By Tom Rhodes, 5/29/2013
This is a tale of how being green puts a disproportionate burden on the poor and those on fixed incomes. That’s right putting solar on your house makes electricity cost more for the poor. So if you have the $50K upfront costs to spend to hook your house up to solar, and sell electricity back to the power company while using electricity from the grid at night and during storms etc. You can save a bundle and actually end up with the electric company sending you an annual check. (Read about it here)
This is well and good and green if you have the money. What many people don’t realize is that the power grid costs money, not just when it delivers watts of electricity to your home at night when your solar isn’t working, but towers, power lines, generating stations, all cost money to operate and maintain regardless of energy consumption. By law the power company must have enough power to supply you when you are not generating your own power, so whether you use it or not, if you are hooked up to the power grid the power company must maintain and be prepared to provide all the power you need, even if you don’t buy it. That means the power company must have capacity to replace all solar power instantly whether they need that capacity or not.

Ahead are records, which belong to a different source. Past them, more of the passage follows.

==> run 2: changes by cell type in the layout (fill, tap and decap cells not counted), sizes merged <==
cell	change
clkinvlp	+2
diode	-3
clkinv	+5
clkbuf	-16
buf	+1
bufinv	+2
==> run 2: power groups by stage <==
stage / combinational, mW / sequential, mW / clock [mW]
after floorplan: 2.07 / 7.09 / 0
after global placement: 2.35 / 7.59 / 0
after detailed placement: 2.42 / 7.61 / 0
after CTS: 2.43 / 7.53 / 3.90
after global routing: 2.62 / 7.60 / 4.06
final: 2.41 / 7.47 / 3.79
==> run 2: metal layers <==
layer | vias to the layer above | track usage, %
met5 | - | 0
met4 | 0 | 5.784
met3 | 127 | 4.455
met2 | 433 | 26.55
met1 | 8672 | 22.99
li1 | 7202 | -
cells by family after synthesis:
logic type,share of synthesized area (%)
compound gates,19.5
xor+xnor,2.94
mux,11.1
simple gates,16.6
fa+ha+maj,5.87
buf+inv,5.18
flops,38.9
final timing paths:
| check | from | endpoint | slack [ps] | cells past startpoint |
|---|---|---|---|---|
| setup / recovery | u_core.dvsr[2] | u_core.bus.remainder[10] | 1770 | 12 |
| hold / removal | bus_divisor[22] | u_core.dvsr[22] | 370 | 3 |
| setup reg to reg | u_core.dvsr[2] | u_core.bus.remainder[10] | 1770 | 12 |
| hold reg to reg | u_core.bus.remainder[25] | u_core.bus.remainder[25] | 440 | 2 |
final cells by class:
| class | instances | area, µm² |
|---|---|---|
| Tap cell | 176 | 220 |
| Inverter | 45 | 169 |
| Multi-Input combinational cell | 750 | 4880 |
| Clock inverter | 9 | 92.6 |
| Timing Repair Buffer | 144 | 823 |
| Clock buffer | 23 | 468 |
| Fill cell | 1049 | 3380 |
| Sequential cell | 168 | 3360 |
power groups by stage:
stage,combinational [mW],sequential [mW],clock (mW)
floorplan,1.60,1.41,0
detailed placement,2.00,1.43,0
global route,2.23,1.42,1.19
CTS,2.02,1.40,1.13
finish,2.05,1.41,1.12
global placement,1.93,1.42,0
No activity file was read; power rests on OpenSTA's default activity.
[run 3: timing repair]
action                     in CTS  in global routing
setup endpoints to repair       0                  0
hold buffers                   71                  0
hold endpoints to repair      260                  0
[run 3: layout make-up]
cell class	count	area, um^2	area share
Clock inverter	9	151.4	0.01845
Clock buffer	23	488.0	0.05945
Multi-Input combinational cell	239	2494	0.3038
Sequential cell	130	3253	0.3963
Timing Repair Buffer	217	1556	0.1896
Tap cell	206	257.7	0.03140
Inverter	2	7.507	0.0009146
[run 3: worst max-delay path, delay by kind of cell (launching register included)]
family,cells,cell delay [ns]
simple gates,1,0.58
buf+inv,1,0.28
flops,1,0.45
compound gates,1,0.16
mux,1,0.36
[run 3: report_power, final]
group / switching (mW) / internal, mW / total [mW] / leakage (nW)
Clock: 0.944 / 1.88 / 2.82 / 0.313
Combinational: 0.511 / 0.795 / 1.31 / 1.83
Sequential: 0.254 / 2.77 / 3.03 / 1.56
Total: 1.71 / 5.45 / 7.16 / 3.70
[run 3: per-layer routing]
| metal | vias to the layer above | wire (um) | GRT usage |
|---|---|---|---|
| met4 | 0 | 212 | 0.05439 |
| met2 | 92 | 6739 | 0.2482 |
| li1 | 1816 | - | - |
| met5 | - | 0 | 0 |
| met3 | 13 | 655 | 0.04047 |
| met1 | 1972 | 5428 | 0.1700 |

The result is that those consumers of electricity who rely fully on the power company shoulder a disproportionate share of the cost to maintain a reliable power grid as compared to those who only require the company’s services on an as-needed basis. Put another way: Customers with their own solar installations side-step the real cost of having access to the grid. That leaves those who can’t afford a $50K solar system to pick up the tab. Under the current regulations, low-income and fixed-income customers, and the vast majority of the middle class not rich enough to take advantage of personal solar generation, are subsidizing those who do.
To be fair for those who want to be able to hook up to the grid, regardless of how much power they use should be billed their fair share of the operations and maintenance associated with the most reliable power grid in the world. The reality is if you hook your solar system to the grid what you are doing is using the power company to store your solar power for when the sun isn’t shinning. That energy storage has costs.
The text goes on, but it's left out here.